Governance as a Civil-Rights Imperative
The disability community has secured major legal victories over the decades. Yet, these laws have not always translated into lived equality. Many systemic barriers persist because governance structures remained unchanged: hierarchical, opaque, and disconnected from the communities they serve.
A Governance Model Rooted in Community Authority
1. Majority-Disabled Board of Directors
Our Board is composed of a majority of disabled leaders, ensuring meaningful representation of blind, DeafBlind, and disabled individuals. Board members must demonstrate lived experience, integrity, and commitment to accessibility, equity, and respect. This corrects decades of exclusion and aligns leadership with the community’s needs and values.
2. A Community Advisory Council With Real Power
The CAC is a permanent governance body—not symbolic, not optional—responsible for reviewing Board candidates, shaping major decisions, and ensuring ongoing accountability. When the Board diverges from community recommendations, it must provide written explanations, and the CAC can require joint discussions to resolve differences. This is shared power, not advisory window dressing.
3. Transparent, Accessible Decision-Making
Bay Area Access institutionalizes transparency through public meeting notices, accessible meeting formats, written responses to CAC recommendations, and publicly available decision records. These practices prevent insular decision-making and build lasting community trust.

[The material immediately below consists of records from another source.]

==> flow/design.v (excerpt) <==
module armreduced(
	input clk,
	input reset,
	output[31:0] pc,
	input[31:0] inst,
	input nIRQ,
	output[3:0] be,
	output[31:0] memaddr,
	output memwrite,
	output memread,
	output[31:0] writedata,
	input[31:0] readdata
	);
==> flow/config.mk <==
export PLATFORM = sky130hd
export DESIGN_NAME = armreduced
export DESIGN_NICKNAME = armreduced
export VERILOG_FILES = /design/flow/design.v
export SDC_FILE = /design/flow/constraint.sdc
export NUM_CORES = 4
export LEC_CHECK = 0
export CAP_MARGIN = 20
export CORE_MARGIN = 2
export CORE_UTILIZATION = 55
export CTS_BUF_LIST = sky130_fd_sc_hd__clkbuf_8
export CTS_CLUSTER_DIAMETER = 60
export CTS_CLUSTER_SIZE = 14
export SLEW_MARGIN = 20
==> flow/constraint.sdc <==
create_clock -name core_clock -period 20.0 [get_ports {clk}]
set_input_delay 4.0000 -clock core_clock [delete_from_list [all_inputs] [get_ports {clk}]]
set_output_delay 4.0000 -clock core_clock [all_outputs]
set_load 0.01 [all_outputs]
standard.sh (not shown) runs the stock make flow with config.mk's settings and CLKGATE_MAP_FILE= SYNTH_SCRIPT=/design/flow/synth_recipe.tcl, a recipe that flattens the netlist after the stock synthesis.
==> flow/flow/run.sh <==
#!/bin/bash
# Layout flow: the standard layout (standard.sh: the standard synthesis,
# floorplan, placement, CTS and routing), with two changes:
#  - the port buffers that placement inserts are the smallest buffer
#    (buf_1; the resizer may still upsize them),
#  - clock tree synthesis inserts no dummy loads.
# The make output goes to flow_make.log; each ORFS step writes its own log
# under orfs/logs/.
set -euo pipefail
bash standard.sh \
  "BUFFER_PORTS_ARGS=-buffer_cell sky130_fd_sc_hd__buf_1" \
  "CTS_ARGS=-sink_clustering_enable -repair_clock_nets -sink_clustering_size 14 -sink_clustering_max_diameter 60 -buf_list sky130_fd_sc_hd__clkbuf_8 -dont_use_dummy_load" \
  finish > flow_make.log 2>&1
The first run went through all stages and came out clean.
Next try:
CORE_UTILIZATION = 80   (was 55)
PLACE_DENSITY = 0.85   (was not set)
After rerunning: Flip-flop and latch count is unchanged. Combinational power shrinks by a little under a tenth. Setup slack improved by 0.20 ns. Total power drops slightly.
Source: an optimization exercise on an open RTL-to-GDS flow (aim: small area and a short achievable clock period). Production flows keep margins and buffers that such runs may drop. In this exercise RTL edits were held to simulation tests only and were not proved equivalent to the original. No activity file was given, so power comes from the tool's default toggle rates.

Setup of v47:
## pipelined_4stage
module pipelined_4stage(clk, rst, imem_addr, imem_data, aluout);
Size in the first run: about 6000 cells after synthesis.
Settings: LEC_CHECK=0, CAP_MARGIN=20, CORE_MARGIN=2, CORE_UTILIZATION=40, CTS_CLUSTER_DIAMETER=90, CTS_CLUSTER_SIZE=20, PLACE_DENSITY=0.55, SETUP_SLACK_MARGIN=3.8, SLEW_MARGIN=20, SYNTH_HIERARCHICAL=1; clock period 8.0 ns.
run.sh (not shown) runs the stock make flow with config.mk's settings and CLKGATE_MAP_FILE= SYNTH_SCRIPT=/design/flow/synth_recipe.tcl, a recipe that flattens the netlist after the stock synthesis.
v47 went all the way through synthesis, placement and routing and the layout is clean on timing, DRC and antenna.
Here is what was changed in the inputs of v16 compared with v47.
Settings: CORE_UTILIZATION: 40 -> 35; SETUP_SLACK_MARGIN: 3.8 -> 3.6; PLACE_DENSITY: 0.55 -> 0.45.
Findings:
v16 ended with every stage complete and zero timing, DRC or antenna violations. Worst-path cell with the longest stage delay = sky130_fd_sc_hd__dlygate4sd2_1: v47; worst-path cell with the longest stage delay = sky130_fd_sc_hd__clkdlybuf4s50_1: v16. Comparing portion of total power attributed to sequential cells for v47 and v16, the smaller number came from v16. v16 -> v47: hold slack flat. Higher net switching power was reported by v16, not v47. Total design power for v16 is higher than for v47. Summary: setup slack, v16 worse than v47. Number of CTS-inserted buffers (v16 vs. v47) increases by a little under 10%. Of v47 and v16, the run reporting the higher met3 wire length was v47.
[inputs] v26 vs v16
Settings: a change of SETUP_SLACK_MARGIN from 3.6 to 4.0.
==> summary.txt <==
On power consumed by the clock network, v16 beats v26.
The kind of critical path comes out reg2reg in one run and in2reg in the other, namely in v26 and v16 respectively.
Cmp v26 and v16 / power / lower: v16
| leakage component of the power | v26 vs v16 | worse |
v26: count of placed standard cells in the final layout, fillers left out is about 0.8% higher than what v16 reported.
Endpoint of the worst setup timing path: ex_one[9]$_DFF_P_ -> v16, wb_c$_SDFF_PP0_ -> v26
Inputs modified between v26 and v43:
Settings: CORE_UTILIZATION changed from 35 to 40; PLACE_DENSITY changed from 0.45 to 0.55.
Findings:
No stage failed in v43, and the final checks on the layout all came back clean.
The timing endpoint of the critical path comes out wb_c$_SDFF_PP0_ in one run and wb_lo[17]$_SDFF_PP0_ in the other, namely in v26 and v43 respectively.
Measured against each other, v43 and v26 differ in portion of total power attributed to combinational logic, the lower figure coming from v26.
Maximum achievable frequency: lower on v43
Number of cells on the critical path: v43 vs v26 down 1
In v43 the part of the total power dissipated in the clock network turned out 2.0 points lower than in v26.
Signed area change from the synthesized netlist to the final layout was lower in v43 than in v26.
v43 vs v26, clock power went down by about 8%.
Between v43 and v26, number of global-route vias before repair is lower for v26, v43 comes in above that.
Inputs modified between v43 and v10:
Settings: SETUP_SLACK_MARGIN now 4.2, was 4.0.
[summary]
v43 has a higher detailed-router iteration count before antenna repair than v10.
Clock distribution power (v10 vs. v43) decreases slightly
Relative area change from synthesis to final layout (lower): v43
Taking v43 as the reference, in v10 detailed-placement wirelength estimate grew by about 5%; final worst hold slack shrank by 0.0084 ns; largest net degree at the start of global routing grew by about 1.5%; combinational fraction of design power grew by 0.5 points.
Input changes introduced in v41 (baseline for comparison: v10):
Settings: changing SETUP_SLACK_MARGIN from 4.2 to 3.8; changing CORE_UTILIZATION from 40 to 35; changing PLACE_DENSITY from 0.55 to 0.45.
## What came out
- v41: done, clean on timing, DRC and antenna
- Shortest clock period the worst path allows after layout (lower): v10
- Compared with v10, v41 shows a higher critical path depth.
- From v41 to v10, deepest level of the CTS H-tree did not move at all.
- Diff v10 -> v41: number of routed nets with antenna violations was more or less identical; part of the power in the clock network grew by 1.5 points; final cell area excluding filler cells dropped about 1.4%; multi-input gate share of total cell area did not really move; total length of routed wires picked up an extra about 1.6%.
- Est. power | v41 vs v10 | v41 higher
- Endpoint of the most critical setup path: ex_one[9]$_DFF_P_ -> v41, wb_ph[12]$_SDFF_PP0_ -> v10
- As far as synthesized cell count goes, v41 and v10 are indistinguishable; the numbers are identical.
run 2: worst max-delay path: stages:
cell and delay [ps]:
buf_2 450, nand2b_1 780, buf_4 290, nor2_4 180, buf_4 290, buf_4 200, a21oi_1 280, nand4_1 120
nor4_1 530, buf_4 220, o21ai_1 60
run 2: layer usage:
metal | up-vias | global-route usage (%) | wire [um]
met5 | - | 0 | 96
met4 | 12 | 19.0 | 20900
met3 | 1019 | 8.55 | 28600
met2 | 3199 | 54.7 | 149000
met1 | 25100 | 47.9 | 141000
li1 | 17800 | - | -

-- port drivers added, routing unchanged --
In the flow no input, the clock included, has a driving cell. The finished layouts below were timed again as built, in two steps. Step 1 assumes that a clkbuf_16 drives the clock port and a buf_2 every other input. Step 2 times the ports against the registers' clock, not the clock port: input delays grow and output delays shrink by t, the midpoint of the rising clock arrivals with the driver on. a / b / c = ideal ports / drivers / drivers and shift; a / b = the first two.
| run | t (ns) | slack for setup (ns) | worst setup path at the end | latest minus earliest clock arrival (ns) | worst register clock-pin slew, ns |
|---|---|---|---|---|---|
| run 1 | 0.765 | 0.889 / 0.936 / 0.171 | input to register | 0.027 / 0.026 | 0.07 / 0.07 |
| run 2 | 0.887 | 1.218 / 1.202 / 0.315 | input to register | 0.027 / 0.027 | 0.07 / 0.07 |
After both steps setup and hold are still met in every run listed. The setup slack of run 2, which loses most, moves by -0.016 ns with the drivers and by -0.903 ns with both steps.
This is an optimization exercise on Yosys and OpenROAD, whose aim is small area, not a production implementation. In this exercise RTL edits were held to simulation tests only and were not proved equivalent to the original. No driver is modelled on the clock port, so clock power and skew are understated where the tree is cut down; a real chip needs a root buffer or a tree. Power figures rest on the tool's default switching activity, not on a simulated workload.

## main
==> flow/design.v (excerpt) <==
module Watch (CLK_IN, RST, N_F, S_HM, DISPLAY, DISPLAY_EN1, DISPLAY_EN2, DISPLAY_EN3, DISPLAY_EN4);
Size in the first run: about 15 I/O pins, roughly 2000 µm² of cells after synthesis.
clock: 10.0 ns
lec_check: 0
abc_area: 1
cap_margin: 20
core_margin: 2
core_utilization: 40
gpl_timing_driven: 0
place_density: 0.6
slew_margin: 20
standard.sh (not shown) runs the stock make flow with config.mk's settings and CLKGATE_MAP_FILE= SYNTH_SCRIPT=/design/flow/synth_recipe.tcl, a recipe that flattens the netlist after the stock synthesis.
==> flow/flow/run.sh <==
#!/bin/bash
set -euo pipefail
here=$(pwd)
rm -rf "$here/scripts_area"
cp -r "$FLOW_HOME/scripts" "$here/scripts_area"
cp "$here/flow/abc_area.script" "$here/scripts_area/abc_area.script"
bash standard.sh SCRIPTS_DIR="$here/scripts_area" ADDER_MAP_FILE= synth > "$here/synth.log" 2>&1
knobs=(BUFFER_PORTS_ARGS="-buffer_cell sky130_fd_sc_hd__buf_1" CTS_ARGS="$(cat "$here/flow/cts_args")")
bash standard.sh "${knobs[@]}" cts > "$here/layout_to_cts.log" 2>&1
res="$here/orfs/results/$FLOW_PLATFORM/Watch/base"
IN_DB="$res/4_cts.odb" OUT_DB="$res/4_cts_unrooted.odb" CLK_PORT=CLK_IN \
  openroad -no_init -exit "$here/flow/unroot.tcl" > "$here/unroot.log" 2>&1
mv "$res/4_cts_unrooted.odb" "$res/4_cts.odb"
bash standard.sh "${knobs[@]}" > "$here/layout_from_cts.log" 2>&1
==> flow/flow/abc_area.script <==
strash
dch -f
map -a
mfs2
amap
topo
==> flow/flow/cts_args <==
-sink_clustering_enable -repair_clock_nets -dont_use_dummy_load -buf_list sky130_fd_sc_hd__clkbuf_8
==> flow/flow/unroot.tcl <==
read_db $::env(IN_DB)
set block [ord::get_db_block]
set clk [$block findNet $::env(CLK_PORT)]
set loads {}
foreach it [$clk getITerms] { lappend loads $it }
if {[llength $loads] != 1} { puts "UNROOT: clock port has [llength $loads] loads, left as is"; write_db $::env(OUT_DB); exit }
set root [[lindex $loads 0] getInst]
set master [[$root getMaster] getName]
if {![string match "*clkbuf*" $master]} { puts "UNROOT: root is $master, left as is"; write_db $::env(OUT_DB); exit }
set out_net ""
foreach it [$root getITerms] {
  if {[$it isOutputSignal]} { set out_net [$it getNet] }
}
set leaves {}
foreach it [$out_net getITerms] {
  if {[$it getInst] != $root} { lappend leaves $it }
}
set ok 1
foreach it $leaves {
  if {![string match "*clkbuf*" [[[$it getInst] getMaster] getName]]} { set ok 0 }
}
if {!$ok || [llength $leaves] > 4} { puts "UNROOT: [llength $leaves] loads after the root, left as is"; write_db $::env(OUT_DB); exit }
foreach it $leaves {
  $it disconnect
  $it connect $clk
}
puts "UNROOT: removed root [$root getName] ($master), [llength $leaves] leaf buffers on the clock port"
odb::dbInst_destroy $root
odb::dbNet_destroy $out_net
write_db $::env(OUT_DB)
What the feature branch does differently from main at the input level:
- GPL_TIMING_DRIVEN no longer set, was 0
==> flow/flow/run.sh <==
#!/bin/bash
# Own flow: the standard layout, with an area-only ABC mapping script for the
# combinational logic and single-strength port buffers.
set -euo pipefail
here=$(pwd)
rm -rf "$here/scripts_area"
cp -r "$FLOW_HOME/scripts" "$here/scripts_area"
cp "$here/flow/abc_area.script" "$here/scripts_area/abc_area.script"
bash standard.sh SCRIPTS_DIR="$here/scripts_area" ADDER_MAP_FILE= synth > "$here/synth.log" 2>&1
bash standard.sh BUFFER_PORTS_ARGS="-buffer_cell sky130_fd_sc_hd__buf_1" CTS_ARGS="$(cat "$here/flow/cts_args")" > "$here/layout.log" 2>&1
removed: flow/flow/unroot.tcl
Results
Tightest slew margin relative to the limit (higher): the feature branch
Per the comparison of the feature branch with main, overall power higher; hold-critical path depth roughly the same; final-layout worst hold slack lower.
Status: first-pass GRT wire length parity (the feature branch, main)
On the feature branch: utilization is 0.37 points higher than what main gave.
Re final period utilization: the feature branch is 2.6 points down on main.

-- afterwards: timing with drivers on the ports --
The flow's constraints put no driver on any port. The routed layouts listed below were extracted and timed again, unchanged, in two steps.
Step 1 sets driving cells, clkbuf_16 on the clock port and buf_2 on the other inputs (assumed; they add their load-dependent delay and slew).
Step 2 also shifts input and output timing later by t, the mid clock arrival at the registers, as if the neighbouring blocks saw the same clock.
Three values: ideal ports, drivers, drivers and shift; two values: the first two.
run	shift t [ns]	setup WS [ns]	slew at the worst register clock pin (ns)
main	0.192	5.165 / 5.196 / 5.005	0.10 / 0.10
the feature branch	0.314	5.422 / 5.427 / 5.113	0.09 / 0.09
After both steps setup and hold are still met in every run listed. For the feature branch, which loses most, drivers alone change the setup slack by +0.005 ns; drivers and shift together by -0.309 ns.
This design comes from an exercise in tuning for small area and a short achievable clock period on the open sky130 flow, not from production work. RTL that was checked went through simulation tests only; none was proved equivalent to the original. No driver is modelled on the clock port, so clock power and skew are understated where the tree is cut down; a real chip needs a root buffer or a tree. No activity file was given, so power comes from the tool's default toggle rates.

Setup of main:
==> flow/design.v <==
`timescale 1ns / 100ps
`timescale 1ns / 100ps
`timescale 1ns / 100ps
`timescale 1ns / 100ps
`timescale 1ns / 100ps
`timescale 1ns / 100ps
`timescale 1ns / 100ps
`timescale 1ns / 100ps
`timescale 1ns / 100ps
`timescale 1ns / 100ps
`timescale 1ns / 100ps
`timescale 1ns / 100ps
module M216A_TopModule(
    input           clk_i,
    input           rst_i,
    input  [4 : 0]  width_i,
    input  [4 : 0]  height_i,
    output [7 : 0]  index_x_o,
    output [7 : 0]  index_y_o,
    output [3 : 0]  strike_o
);
    reg  [3:0] ph;             
    reg  [1:0] warm;           
    reg        clr;            
    reg        live_q;         
    reg  [9:0] k_q;            
    reg  [3:0] wm1_q;          
    reg  [6:0] a_q, b_q, c_q;
    reg  [6:0] mn_q;
    reg  [6:0] sum_q;          
    reg        we_q;           
    reg        strike_q;
    reg  [3:0] id_q;
    reg  [6:0] x_q;
    reg  [6:0] y_q;
    reg        s_q;
    reg  [3:0] cnt_q;
    wire [6:0] occ [1:13];
    wire nrst   = ~rst_i;
    wire ph0    = ph[0];
    wire live_d = nrst & ph[3] & warm[1];
    wire [3:0] hi = height_i[3:0];
    wire [9:0] k_d;
    assign k_d[0] = (hi == 4'd4);
    assign k_d[1] = (hi == 4'd5);
    assign k_d[2] = (hi == 4'd6);
    assign k_d[3] = (hi == 4'd7);
    assign k_d[4] = (hi == 4'd8);
    assign k_d[5] = (hi == 4'd9);
    assign k_d[6] = (hi == 4'd10);
    assign k_d[7] = (hi == 4'd11);
    assign k_d[8] = (hi == 4'd12);
    assign k_d[9] = ~|k_d[8:0];
    wire k4  = k_q[0];
    wire k5  = k_q[1];
    wire k6  = k_q[2];
    wire k7  = k_q[3];
    wire k8  = k_q[4];
    wire k9  = k_q[5];
    wire k10 = k_q[6];
    wire k11 = k_q[7];
    wire k12 = k_q[8];
    wire k13 = k_q[9];
    wire [12:0] sel0 = {k13, 1'b0, 1'b0, k4, k12, k5, k11, k6, k10, k7, k9, 1'b0, k8};
    wire [12:0] sel1 = {1'b0, k13, 1'b0, 1'b0, k11, k4, k10, k5, k9, k6, 1'b0, k8, k7};
    wire [12:0] sel2 = {1'b0, 1'b0, k13, 1'b0, 1'b0, 1'b0, 1'b0, 1'b0, 1'b0, 1'b0, k8, k7, 1'b0};
    wire has1 = ~k12;
    wire has2 = k7 | k8 | k13;
    wire [3:0] id0 = ({4{k4}}  & 4'd10) | ({4{k5}}  & 4'd8) | ({4{k6}}  & 4'd6) |
                     ({4{k7}}  & 4'd4)  | ({4{k8}}  & 4'd1) | ({4{k9}}  & 4'd3) |
                     ({4{k10}} & 4'd5)  | ({4{k11}} & 4'd7) | ({4{k12}} & 4'd9) |
                     ({4{k13}} & 4'd13);
    wire [3:0] id1 = ({4{k4}}  & 4'd8)  | ({4{k5}}  & 4'd6) | ({4{k6}}  & 4'd4) |
                     ({4{k7}}  & 4'd1)  | ({4{k8}}  & 4'd2) | ({4{k9}}  & 4'd5) |
                     ({4{k10}} & 4'd7)  | ({4{k11}} & 4'd9) | ({4{k13}} & 4'd12);
    wire [3:0] id2 = ({4{k7}}  & 4'd2)  | ({4{k8}}  & 4'd3) | ({4{k13}} & 4'd11);
    function [6:0] ystart;
        input [3:0] id;
        begin
            ystart = ({7{id == 4'd2}}  & 7'd8)  | ({7{id == 4'd3}}  & 7'd16) |
                     ({7{id == 4'd4}}  & 7'd25) | ({7{id == 4'd5}}  & 7'd32) |
                     ({7{id == 4'd6}}  & 7'd42) | ({7{id == 4'd7}}  & 7'd48) |
                     ({7{id == 4'd8}}  & 7'd59) | ({7{id == 4'd9}}  & 7'd64) |
                     ({7{id == 4'd10}} & 7'd76) | ({7{id == 4'd11}} & 7'd80) |
                     ({7{id == 4'd12}} & 7'd96) | ({7{id == 4'd13}} & 7'd112);
        end
    endfunction
    reg  [6:0] rd0, rd1, rd2;
    integer i;
    always @(*) begin
        rd0 = 7'd0;
        rd1 = 7'd0;
        rd2 = 7'd0;
        for (i = 1; i <= 13; i = i + 1) begin
            rd0 = rd0 | (occ[i] & {7{sel0[i-1]}});
            rd1 = rd1 | (occ[i] & {7{sel1[i-1]}});
            rd2 = rd2 | (occ[i] & {7{sel2[i-1]}});
        end
    end
    function lt7;
        input [6:0] a;
        input [6:0] b;
        integer k;
        reg r;
        begin
            r = 1'b0;
            for (k = 0; k < 7; k = k + 1)
                r = (~a[k] & b[k]) | ((~a[k] | b[k]) & r);
            lt7 = r;
        end
    endfunction
    function [8:0] addm1;
        input [6:0] a;
        input [3:0] m;
        reg [6:0] b;
        reg [7:0] c0;              
        reg [7:0] c1;              
        reg t;
        integer i, j, k;
        begin
            b = {3'b000, m};
            c0 = 8'd0;
            c1 = 8'd1;
            for (i = 0; i < 7; i = i + 1) begin
                for (j = 0; j <= i; j = j + 1) begin
                    t = a[j] & b[j];
                    for (k = j + 1; k <= i; k = k + 1)
                        t = t & (a[k] | b[k]);
                    c0[i+1] = c0[i+1] | t;
                end
                t = 1'b1;
                for (k = 0; k <= i; k = k + 1)
                    t = t & (a[k] | b[k]);
                c1[i+1] = c0[i+1] | t;
            end
            addm1 = {c0[7], c1[7], (a ^ c1[6:0]) ^ b};
        end
    endfunction
    wire [8:0] sum = addm1(mn_q, wm1_q);      
    wire b_lt_a = lt7(b_q, a_q);
    wire c_lt_a = lt7(c_q, a_q);
    wire c_lt_b = lt7(c_q, b_q);
    wire pc = has2 & c_lt_a & c_lt_b;
    wire pb = has1 & b_lt_a & ~pc;
    wire strike_d = sum[8];
    wire strike = strike_q;
    wire [6:0] nocc_r = sum_q & {7{~clr}};
    always @(posedge clk_i) begin
        a_q <= rd0;
        b_q <= rd1;
        c_q <= rd2;
        mn_q <= pc ? c_q : pb ? b_q : a_q;
        id_q <= pc ? id2 : pb ? id1 : id0;
        sum_q <= sum[6:0] | {7{sum[7]}};
        strike_q <= strike_d;
        we_q <= live_d & ~strike_d;
        live_q <= live_d;
        ph <= rst_i ? 4'b0001 : {ph[2:0], ph[3]};
        if (rst_i | (ph0 & ~warm[1]))
            warm <= (warm + 2'd1) & {2{nrst}};
        clr <= rst_i | ~warm[1];
    end
    always @(posedge clk_i) begin
        if (rst_i) begin
            k_q <= 10'd0;
            wm1_q <= 4'd0;
        end else if (ph0) begin
            k_q <= k_d;
            wm1_q <= width_i[3:0] - 4'd1;
        end
    end
    always @(posedge clk_i) begin
        if (rst_i) begin
            x_q <= 7'd0;
            y_q <= 7'd0;
            s_q <= 1'b0;
            cnt_q <= 4'd0;
        end else if (live_q) begin
            x_q <= strike ? 7'd0 : mn_q;
            y_q <= strike ? 7'd0 : ystart(id_q);
            s_q <= strike;
            if (strike) cnt_q <= cnt_q + 4'd1;
        end
    end
    genvar g;
    generate
        for (g = 1; g <= 13; g = g + 1) begin : strip
            reg [6:0] v;
            always @(posedge clk_i)
                if (clr | (we_q & (id_q == g)))
                    v <= nocc_r;
            assign occ[g] = v;
        end
    endgenerate
    assign index_x_o = {s_q, x_q};
    assign index_y_o = {s_q, y_q};
    assign strike_o  = cnt_q;
endmodule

4. Leadership Guided by Lived Experience
Executive leadership and Board members bring expertise in disability rights, accessibility, community advocacy, nonprofit governance, and more. Their lived experience makes governance more informed, efficient, and responsive to real-world barriers.
A More Effective Model for Service Delivery and Equity
Top-down systems have historically produced outdated strategies, ineffective or inaccessible services, misaligned priorities, and limited innovation. Bay Area Access offers a structural solution: disabled leadership that produces more relevant, accessible, efficient, and community-driven services. This model aligns service delivery with real-world needs.
Advancing Independence, Economic Participation, and Civic Engagement
True independence grows when systems reflect lived experience. Our governance ensures that programs support autonomy rather than impose barriers.
Economic Opportunity
Disabled leaders understand workplace discrimination, access failures, and employment barriers firsthand. Their insights drive more effective strategies for economic participation and financial stability.
Civic Participation
When disabled people hold structural authority, civic participation becomes foundational, not aspirational. Leadership becomes a gateway to greater involvement and public advocacy across the community.
Self-Determination
Self-determination is built into our governance model. Disabled people are not only consulted—they lead, direct, and hold the organization accountable.
Ensuring the Promise of U.S. Disability Laws Becomes Reality
Federal disability laws were enacted because Congress identified persistent national problems: discrimination, limited access, economic inequality, and exclusion from civic life. Yet laws alone cannot solve these problems—implementation requires leadership structures grounded in lived experience.
A Forward-Looking Governance System for the 21st Century
Bay Area Access is building the governance model the disability community has long needed: transparent, accountable, community-driven, majority-disabled, and DeafBlind-centered. Our structure is grounded in civil-rights principles, responsive to real needs, and designed to produce lasting systemic change.
Our governance system is more than innovative—it is essential. It represents the next step in disability leadership, rooted in community authority, lived experience, and a commitment to equity, justice, and a more accessible future for all.